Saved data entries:
=======

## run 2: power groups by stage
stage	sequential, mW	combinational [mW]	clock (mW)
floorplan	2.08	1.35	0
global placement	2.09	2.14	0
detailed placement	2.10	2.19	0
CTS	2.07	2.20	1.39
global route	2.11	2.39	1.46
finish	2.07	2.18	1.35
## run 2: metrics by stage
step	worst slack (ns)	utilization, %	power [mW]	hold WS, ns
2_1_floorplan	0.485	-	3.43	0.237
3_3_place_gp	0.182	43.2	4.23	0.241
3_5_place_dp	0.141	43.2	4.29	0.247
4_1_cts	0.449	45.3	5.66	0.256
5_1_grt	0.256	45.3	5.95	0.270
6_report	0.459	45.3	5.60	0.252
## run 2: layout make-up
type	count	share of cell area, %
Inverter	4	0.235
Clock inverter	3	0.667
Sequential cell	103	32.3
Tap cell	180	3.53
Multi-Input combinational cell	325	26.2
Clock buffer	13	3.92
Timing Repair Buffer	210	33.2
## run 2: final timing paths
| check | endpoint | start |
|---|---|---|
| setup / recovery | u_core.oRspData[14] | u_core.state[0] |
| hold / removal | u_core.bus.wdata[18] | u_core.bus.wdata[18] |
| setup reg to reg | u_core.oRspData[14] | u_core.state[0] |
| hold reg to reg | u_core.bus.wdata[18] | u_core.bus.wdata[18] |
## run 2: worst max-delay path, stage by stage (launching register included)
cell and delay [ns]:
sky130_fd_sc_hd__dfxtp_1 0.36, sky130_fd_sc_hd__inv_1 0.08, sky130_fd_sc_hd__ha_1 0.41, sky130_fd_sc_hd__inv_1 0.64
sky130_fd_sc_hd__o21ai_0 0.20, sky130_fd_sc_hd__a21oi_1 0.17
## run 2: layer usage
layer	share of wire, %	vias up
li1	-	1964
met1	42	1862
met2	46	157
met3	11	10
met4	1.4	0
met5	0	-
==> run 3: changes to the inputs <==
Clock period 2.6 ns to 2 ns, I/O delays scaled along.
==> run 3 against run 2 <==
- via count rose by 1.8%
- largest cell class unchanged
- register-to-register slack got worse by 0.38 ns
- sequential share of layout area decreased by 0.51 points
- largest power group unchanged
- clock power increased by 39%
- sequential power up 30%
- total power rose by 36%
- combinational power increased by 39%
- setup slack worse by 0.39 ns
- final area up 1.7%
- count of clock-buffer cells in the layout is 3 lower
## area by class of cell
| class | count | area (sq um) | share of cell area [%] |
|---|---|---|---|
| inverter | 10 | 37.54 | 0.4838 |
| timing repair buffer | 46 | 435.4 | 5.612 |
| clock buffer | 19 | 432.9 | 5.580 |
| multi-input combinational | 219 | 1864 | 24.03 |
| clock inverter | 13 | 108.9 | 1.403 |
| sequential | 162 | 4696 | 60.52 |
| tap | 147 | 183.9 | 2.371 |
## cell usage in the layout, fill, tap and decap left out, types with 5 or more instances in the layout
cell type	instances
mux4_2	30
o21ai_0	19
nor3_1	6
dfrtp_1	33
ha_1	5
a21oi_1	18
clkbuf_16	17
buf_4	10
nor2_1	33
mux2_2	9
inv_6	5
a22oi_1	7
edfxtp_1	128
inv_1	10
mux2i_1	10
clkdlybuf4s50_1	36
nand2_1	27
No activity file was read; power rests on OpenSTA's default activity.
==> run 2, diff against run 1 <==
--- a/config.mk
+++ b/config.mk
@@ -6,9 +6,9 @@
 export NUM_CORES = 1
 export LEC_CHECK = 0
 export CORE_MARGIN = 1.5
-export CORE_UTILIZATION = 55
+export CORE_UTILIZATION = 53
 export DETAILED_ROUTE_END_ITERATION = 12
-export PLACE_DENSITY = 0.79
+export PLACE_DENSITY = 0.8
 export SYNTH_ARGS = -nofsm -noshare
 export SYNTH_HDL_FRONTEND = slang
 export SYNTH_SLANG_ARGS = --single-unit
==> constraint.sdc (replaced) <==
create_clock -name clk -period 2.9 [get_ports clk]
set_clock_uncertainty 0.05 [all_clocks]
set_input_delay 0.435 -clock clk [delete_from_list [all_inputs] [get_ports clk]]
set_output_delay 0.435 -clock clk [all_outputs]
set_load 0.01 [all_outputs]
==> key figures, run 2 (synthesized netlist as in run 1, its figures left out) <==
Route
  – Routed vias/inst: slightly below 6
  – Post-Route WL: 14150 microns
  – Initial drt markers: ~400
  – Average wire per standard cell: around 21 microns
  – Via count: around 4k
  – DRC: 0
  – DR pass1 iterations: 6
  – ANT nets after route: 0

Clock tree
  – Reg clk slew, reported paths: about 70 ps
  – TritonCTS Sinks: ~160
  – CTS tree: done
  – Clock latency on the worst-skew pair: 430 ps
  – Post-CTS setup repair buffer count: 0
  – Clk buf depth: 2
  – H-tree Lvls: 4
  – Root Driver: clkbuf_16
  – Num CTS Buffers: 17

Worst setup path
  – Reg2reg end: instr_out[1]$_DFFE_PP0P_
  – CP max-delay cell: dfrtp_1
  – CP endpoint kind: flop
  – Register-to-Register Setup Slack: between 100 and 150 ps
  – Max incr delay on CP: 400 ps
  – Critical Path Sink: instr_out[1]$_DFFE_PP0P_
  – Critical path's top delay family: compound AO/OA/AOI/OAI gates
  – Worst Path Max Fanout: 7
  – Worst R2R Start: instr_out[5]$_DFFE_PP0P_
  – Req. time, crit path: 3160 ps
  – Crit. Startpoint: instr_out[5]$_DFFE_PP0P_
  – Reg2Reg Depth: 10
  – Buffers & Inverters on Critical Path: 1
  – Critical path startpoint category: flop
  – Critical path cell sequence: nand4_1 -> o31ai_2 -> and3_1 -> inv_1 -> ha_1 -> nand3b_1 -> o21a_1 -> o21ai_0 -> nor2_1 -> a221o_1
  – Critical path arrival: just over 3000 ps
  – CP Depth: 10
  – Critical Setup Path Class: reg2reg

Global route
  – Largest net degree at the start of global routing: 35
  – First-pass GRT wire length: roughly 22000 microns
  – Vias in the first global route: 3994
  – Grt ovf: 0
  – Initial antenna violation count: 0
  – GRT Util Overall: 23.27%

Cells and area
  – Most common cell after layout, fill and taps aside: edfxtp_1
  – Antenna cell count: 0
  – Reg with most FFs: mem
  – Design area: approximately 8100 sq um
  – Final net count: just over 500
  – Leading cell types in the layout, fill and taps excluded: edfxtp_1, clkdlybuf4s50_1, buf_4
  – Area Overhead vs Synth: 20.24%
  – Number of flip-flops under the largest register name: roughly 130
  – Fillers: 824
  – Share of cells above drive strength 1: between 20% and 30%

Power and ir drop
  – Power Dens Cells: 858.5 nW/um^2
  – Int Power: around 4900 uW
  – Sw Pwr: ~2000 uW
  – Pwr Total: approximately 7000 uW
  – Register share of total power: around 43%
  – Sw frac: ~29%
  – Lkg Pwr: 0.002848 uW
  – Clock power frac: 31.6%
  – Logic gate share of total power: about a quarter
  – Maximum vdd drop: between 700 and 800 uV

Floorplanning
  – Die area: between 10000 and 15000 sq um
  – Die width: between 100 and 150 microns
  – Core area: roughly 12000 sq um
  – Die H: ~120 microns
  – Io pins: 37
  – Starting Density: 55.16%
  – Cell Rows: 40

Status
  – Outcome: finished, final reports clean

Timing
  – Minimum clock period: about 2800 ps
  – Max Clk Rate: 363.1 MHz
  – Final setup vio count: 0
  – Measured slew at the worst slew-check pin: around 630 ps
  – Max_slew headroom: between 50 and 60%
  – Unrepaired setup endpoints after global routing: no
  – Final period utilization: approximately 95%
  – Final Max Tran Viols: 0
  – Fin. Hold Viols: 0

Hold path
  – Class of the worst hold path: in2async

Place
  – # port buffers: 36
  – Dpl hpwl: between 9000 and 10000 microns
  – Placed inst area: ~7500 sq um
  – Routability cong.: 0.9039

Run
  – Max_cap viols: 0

=======

* **TASK TO CARRY OUT**: Your task is to retype the entries verbatim, starting with the line that holds "CORE_UTILIZATION = 53" and stopping after the line that holds "Worst setup path".

* **SOLUTION BELOW**:
+export CORE_UTILIZATION = 53
 export DETAILED_ROUTE_END_ITERATION = 12
-export PLACE_DENSITY = 0.79
+export PLACE_DENSITY = 0.8
 export SYNTH_ARGS = -nofsm -noshare
 export SYNTH_HDL_FRONTEND = slang
 export SYNTH_SLANG_ARGS = --single-unit
==> constraint.sdc (replaced) <==
create_clock -name clk -period 2.9 [get_ports clk]
set_clock_uncertainty 0.05 [all_clocks]
set_input_delay 0.435 -clock clk [delete_from_list [all_inputs] [get_ports clk]]
set_output_delay 0.435 -clock clk [all_outputs]
set_load 0.01 [all_outputs]
==> key figures, run 2 (synthesized netlist as in run 1, its figures left out) <==
Route
  – Routed vias/inst: slightly below 6
  – Post-Route WL: 14150 microns
  – Initial drt markers: ~400
  – Average wire per standard cell: around 21 microns
  – Via count: around 4k
  – DRC: 0
  – DR pass1 iterations: 6
  – ANT nets after route: 0

Clock tree
  – Reg clk slew, reported paths: about 70 ps
  – TritonCTS Sinks: ~160
  – CTS tree: done
  – Clock latency on the worst-skew pair: 430 ps
  – Post-CTS setup repair buffer count: 0
  – Clk buf depth: 2
  – H-tree Lvls: 4
  – Root Driver: clkbuf_16
  – Num CTS Buffers: 17

Worst setup path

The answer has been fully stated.